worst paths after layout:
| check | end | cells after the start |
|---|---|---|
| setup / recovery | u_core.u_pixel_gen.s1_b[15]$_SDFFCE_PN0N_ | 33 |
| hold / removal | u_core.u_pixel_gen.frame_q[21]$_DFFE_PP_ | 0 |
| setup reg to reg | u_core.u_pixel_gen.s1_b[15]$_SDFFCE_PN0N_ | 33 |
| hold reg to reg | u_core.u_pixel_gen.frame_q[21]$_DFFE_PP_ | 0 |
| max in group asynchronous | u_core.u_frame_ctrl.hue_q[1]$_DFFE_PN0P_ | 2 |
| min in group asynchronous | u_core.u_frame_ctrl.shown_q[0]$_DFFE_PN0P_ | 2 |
$ cat src/hw/rtl/b64d_pkg.sv
package b64d_pkg;

  // Character codes with special meaning
  localparam logic [7:0] CHAR_CR    = 8'h0D;
  localparam logic [7:0] CHAR_LF    = 8'h0A;
  localparam logic [7:0] CHAR_SPACE = 8'h20;
  localparam logic [7:0] CHAR_TAB   = 8'h09;
  localparam logic [7:0] CHAR_PAD   = 8'h3D;
  localparam logic [7:0] CHAR_PLUS  = 8'h2B;
  localparam logic [7:0] CHAR_SLASH = 8'h2F;

  // Sextet offsets of the alphabet ranges
  localparam logic [5:0] OFS_LOWER = 6'd26;
  localparam logic [5:0] OFS_DIGIT = 6'd52;
  localparam logic [5:0] SEXT_PLUS  = 6'd62;
  localparam logic [5:0] SEXT_SLASH = 6'd63;

  typedef enum logic [1:0] {
    PAD_NONE = 2'd0,
    PAD_HALF = 2'd1,
    PAD_DONE = 2'd2
  } pad_phase_t;

  typedef struct packed {
    logic [7:0] char_code;
    logic       last_char;
  } char_item_t;

  typedef struct packed {
    logic       byte_valid;
    logic [7:0] data_byte;
    logic       is_final;
    logic       decode_ok;
  } result_item_t;

  typedef struct packed {
    logic       is_valid;
    logic [5:0] value;
  } sextet_t;

  // Map one character onto the standard alphabet
  function automatic sextet_t sextet_of(input logic [7:0] ch);
    sextet_t s;
    s.is_valid = 1'b1;
    s.value    = '0;
    if (ch >= "A" && ch <= "Z") begin
      s.value = 6'(ch - 8'("A"));
    end else if (ch >= "a" && ch <= "z") begin
      s.value = 6'(ch - 8'("a")) + OFS_LOWER;
    end else if (ch >= "0" && ch <= "9") begin
      s.value = 6'(ch - 8'("0")) + OFS_DIGIT;
    end else if (ch == CHAR_PLUS) begin
      s.value = SEXT_PLUS;
    end else if (ch == CHAR_SLASH) begin
      s.value = SEXT_SLASH;
    end else begin
      s.is_valid = 1'b0;
    end
    return s;
  endfunction

endpackage
$ cat src/hdl/mtaw_div.sv
// ============================================================================
// mtaw_div
// Restoring long divider, one quotient bit per cycle. The dividend is
// left-aligned so that only the requested number of quotient bits is run.
// ============================================================================
module mtaw_div (
    input  logic               clk,
    input  logic               rst_n,
    input  mtaw_pkg::div_req_t req,
    output mtaw_pkg::div_rsp_t rsp
);
    import mtaw_pkg::*;

    logic                 busy_reg;
    logic                 done_reg;
    logic [DIV_LEN_W-1:0] cnt_reg;
    logic [DIV_W-1:0]     dvd_reg;
    logic [DIVISOR_W-1:0] dsr_reg;
    logic [DIVISOR_W-1:0] rem_reg;
    logic [DIV_W-1:0]     quo_reg;

    logic [DIVISOR_W:0]   rem_shift;
    logic [DIVISOR_W:0]   rem_diff;
    logic                 fits;

    assign rem_shift = {rem_reg, dvd_reg[DIV_W-1]};
    assign fits      = rem_shift >= {1'b0, dsr_reg};
    assign rem_diff  = rem_shift - {1'b0, dsr_reg};

    always_ff @(posedge clk or negedge rst_n)
    begin
        if (!rst_n)
        begin
            busy_reg <= 1'b0;
            done_reg <= 1'b0;
            cnt_reg  <= '0;
        end
        else
        begin
            done_reg <= 1'b0;
            if (req.start)
            begin
                busy_reg <= 1'b1;
                cnt_reg  <= req.len;
            end
            else if (busy_reg)
            begin
                cnt_reg <= cnt_reg - 1'b1;
                if (cnt_reg == 7'd1)
                begin
                    busy_reg <= 1'b0;
                    done_reg <= 1'b1;
                end
            end
        end
    end

    always_ff @(posedge clk)
    begin
        if (req.start)
        begin
            dvd_reg <= req.dividend << (7'(DIV_W) - req.len);
            dsr_reg <= req.divisor;
            rem_reg <= '0;
            quo_reg <= '0;
        end
        else if (busy_reg)
        begin
            dvd_reg <= {dvd_reg[DIV_W-2:0], 1'b0};
            rem_reg <= fits ? rem_diff[DIVISOR_W-1:0] : rem_shift[DIVISOR_W-1:0];
            quo_reg <= {quo_reg[DIV_W-2:0], fits};
        end
    end

    assign rsp.done     = done_reg;
    assign rsp.quotient = quo_reg;

endmodule

$ cat config.mk
export PLATFORM = sky130hd
export DESIGN_NAME = mtaw_div
export DESIGN_NICKNAME = d
export VERILOG_FILES = /design/src/hdl/mtaw_pkg.sv /design/src/hdl/mtaw_div.sv
export SDC_FILE = /design/constraint.sdc
export NUM_CORES = 1
export LEC_CHECK = 0
export ABC_AREA = 1
export BUFFER_PORTS_ARGS = -buffer_cell sky130_fd_sc_hd__buf_2
export CORE_MARGIN = 1.5
export CORE_UTILIZATION = 50
export CTS_CLUSTER_SIZE = 20
export DETAILED_ROUTE_END_ITERATION = 16
export PLACE_DENSITY = 0.72
export SLEW_MARGIN = 20
export SYNTH_ARGS = -nofsm -noshare
export SYNTH_HDL_FRONTEND = slang
export SYNTH_SLANG_ARGS = --single-unit
$ cat constraint.sdc
create_clock -name clk -period 3.15 [get_ports clk]
set_clock_uncertainty 0.2 [all_clocks]
set_input_delay 0.315 -clock clk [delete_from_list [all_inputs] [get_ports clk]]
set_output_delay 0.315 -clock clk [all_outputs]
set_load 0.01 [all_outputs]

▶ **Work instruction**:
In the material above, transcribe exactly the lines beginning at the one with "reg | u_core.u_pixel_gen.s1_b[15]$_SDFFCE_PN0N_ | 33 |" and ending at the one with "u_core.u_frame_ctrl.hue_q[1]$_DFFE_PN0P_ | 2 |", both included.

▶ **Expected answer**:
| setup reg to reg | u_core.u_pixel_gen.s1_b[15]$_SDFFCE_PN0N_ | 33 |
| hold reg to reg | u_core.u_pixel_gen.frame_q[21]$_DFFE_PP_ | 0 |
| max in group asynchronous | u_core.u_frame_ctrl.hue_q[1]$_DFFE_PN0P_ | 2 |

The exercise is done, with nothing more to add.